Collected data:

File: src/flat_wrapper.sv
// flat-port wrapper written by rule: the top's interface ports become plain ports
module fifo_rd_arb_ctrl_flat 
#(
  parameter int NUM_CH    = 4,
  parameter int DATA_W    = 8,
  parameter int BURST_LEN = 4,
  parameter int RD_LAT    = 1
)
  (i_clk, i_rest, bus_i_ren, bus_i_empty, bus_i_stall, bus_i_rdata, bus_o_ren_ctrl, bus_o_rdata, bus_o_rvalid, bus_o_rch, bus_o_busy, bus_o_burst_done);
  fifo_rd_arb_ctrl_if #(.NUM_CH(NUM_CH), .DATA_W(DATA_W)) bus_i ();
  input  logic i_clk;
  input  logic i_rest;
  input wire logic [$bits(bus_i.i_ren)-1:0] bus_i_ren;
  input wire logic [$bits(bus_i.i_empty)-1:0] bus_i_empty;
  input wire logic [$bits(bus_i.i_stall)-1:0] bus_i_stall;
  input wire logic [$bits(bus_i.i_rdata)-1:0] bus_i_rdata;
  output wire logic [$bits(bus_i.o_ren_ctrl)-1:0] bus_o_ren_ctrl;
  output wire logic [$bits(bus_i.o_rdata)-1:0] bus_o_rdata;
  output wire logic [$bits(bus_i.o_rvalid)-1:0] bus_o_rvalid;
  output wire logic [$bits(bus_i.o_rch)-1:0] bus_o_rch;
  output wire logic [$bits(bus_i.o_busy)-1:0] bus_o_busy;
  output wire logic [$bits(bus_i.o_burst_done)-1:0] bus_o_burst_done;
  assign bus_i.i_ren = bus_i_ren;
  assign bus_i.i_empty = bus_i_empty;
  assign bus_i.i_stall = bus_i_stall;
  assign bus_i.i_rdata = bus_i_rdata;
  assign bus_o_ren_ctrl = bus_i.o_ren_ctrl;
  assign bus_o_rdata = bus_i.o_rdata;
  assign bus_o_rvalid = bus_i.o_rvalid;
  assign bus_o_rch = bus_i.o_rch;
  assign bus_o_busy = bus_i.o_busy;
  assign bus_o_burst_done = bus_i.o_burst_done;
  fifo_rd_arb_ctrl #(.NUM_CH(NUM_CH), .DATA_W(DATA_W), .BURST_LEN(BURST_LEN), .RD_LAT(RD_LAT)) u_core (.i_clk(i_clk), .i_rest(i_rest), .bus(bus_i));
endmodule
==
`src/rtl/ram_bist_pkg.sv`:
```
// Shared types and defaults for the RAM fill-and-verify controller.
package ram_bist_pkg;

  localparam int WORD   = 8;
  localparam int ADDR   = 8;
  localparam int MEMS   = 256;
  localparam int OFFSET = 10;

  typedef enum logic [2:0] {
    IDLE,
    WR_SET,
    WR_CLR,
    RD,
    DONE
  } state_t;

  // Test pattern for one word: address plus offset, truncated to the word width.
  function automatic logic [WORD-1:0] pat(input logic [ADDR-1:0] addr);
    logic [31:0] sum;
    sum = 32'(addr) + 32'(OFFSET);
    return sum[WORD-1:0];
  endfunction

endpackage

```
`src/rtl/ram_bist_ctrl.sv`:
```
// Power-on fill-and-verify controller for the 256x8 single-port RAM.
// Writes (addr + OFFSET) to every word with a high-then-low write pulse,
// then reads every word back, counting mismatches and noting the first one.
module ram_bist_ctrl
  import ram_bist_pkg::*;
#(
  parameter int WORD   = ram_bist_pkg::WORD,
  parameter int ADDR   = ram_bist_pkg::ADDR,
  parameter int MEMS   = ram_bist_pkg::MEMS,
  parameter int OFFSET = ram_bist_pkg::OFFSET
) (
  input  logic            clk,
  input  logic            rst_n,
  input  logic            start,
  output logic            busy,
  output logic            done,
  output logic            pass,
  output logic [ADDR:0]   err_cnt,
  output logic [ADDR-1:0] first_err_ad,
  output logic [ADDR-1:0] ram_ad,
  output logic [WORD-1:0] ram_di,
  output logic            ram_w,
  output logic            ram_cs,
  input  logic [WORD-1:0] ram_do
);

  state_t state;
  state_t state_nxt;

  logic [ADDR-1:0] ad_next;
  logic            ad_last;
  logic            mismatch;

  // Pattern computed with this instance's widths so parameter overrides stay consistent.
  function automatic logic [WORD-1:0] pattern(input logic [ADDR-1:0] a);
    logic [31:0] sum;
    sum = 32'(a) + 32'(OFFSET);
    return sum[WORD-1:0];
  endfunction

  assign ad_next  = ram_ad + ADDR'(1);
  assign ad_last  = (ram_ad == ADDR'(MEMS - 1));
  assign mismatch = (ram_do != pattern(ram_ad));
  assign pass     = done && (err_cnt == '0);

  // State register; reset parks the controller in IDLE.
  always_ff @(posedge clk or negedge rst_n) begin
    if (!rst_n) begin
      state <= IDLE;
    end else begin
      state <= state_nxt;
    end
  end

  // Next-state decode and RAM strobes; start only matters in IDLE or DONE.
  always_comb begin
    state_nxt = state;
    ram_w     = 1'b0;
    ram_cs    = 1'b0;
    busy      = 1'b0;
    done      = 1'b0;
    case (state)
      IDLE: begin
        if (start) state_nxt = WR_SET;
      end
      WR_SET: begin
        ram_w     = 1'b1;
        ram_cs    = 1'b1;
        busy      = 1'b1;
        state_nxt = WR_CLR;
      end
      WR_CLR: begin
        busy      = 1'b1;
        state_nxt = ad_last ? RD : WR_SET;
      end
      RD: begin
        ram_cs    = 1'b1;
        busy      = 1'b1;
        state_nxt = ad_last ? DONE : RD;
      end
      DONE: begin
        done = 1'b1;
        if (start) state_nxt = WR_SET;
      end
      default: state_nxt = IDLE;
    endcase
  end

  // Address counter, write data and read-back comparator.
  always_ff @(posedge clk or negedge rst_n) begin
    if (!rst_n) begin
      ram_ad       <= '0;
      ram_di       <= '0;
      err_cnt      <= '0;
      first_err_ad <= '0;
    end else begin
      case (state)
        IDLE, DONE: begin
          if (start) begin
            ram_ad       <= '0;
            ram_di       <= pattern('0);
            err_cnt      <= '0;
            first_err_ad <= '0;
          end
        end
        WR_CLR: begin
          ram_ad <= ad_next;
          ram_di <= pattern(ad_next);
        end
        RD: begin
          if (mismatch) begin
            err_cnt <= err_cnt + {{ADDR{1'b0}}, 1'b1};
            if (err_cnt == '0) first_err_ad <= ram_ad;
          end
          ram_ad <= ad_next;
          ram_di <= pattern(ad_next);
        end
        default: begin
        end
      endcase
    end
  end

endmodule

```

▶ _Directions for this task_
Show the lines above that have the word "fill".

▶ _Exercise result_
// Shared types and defaults for the RAM fill-and-verify controller.
// Power-on fill-and-verify controller for the 256x8 single-port RAM.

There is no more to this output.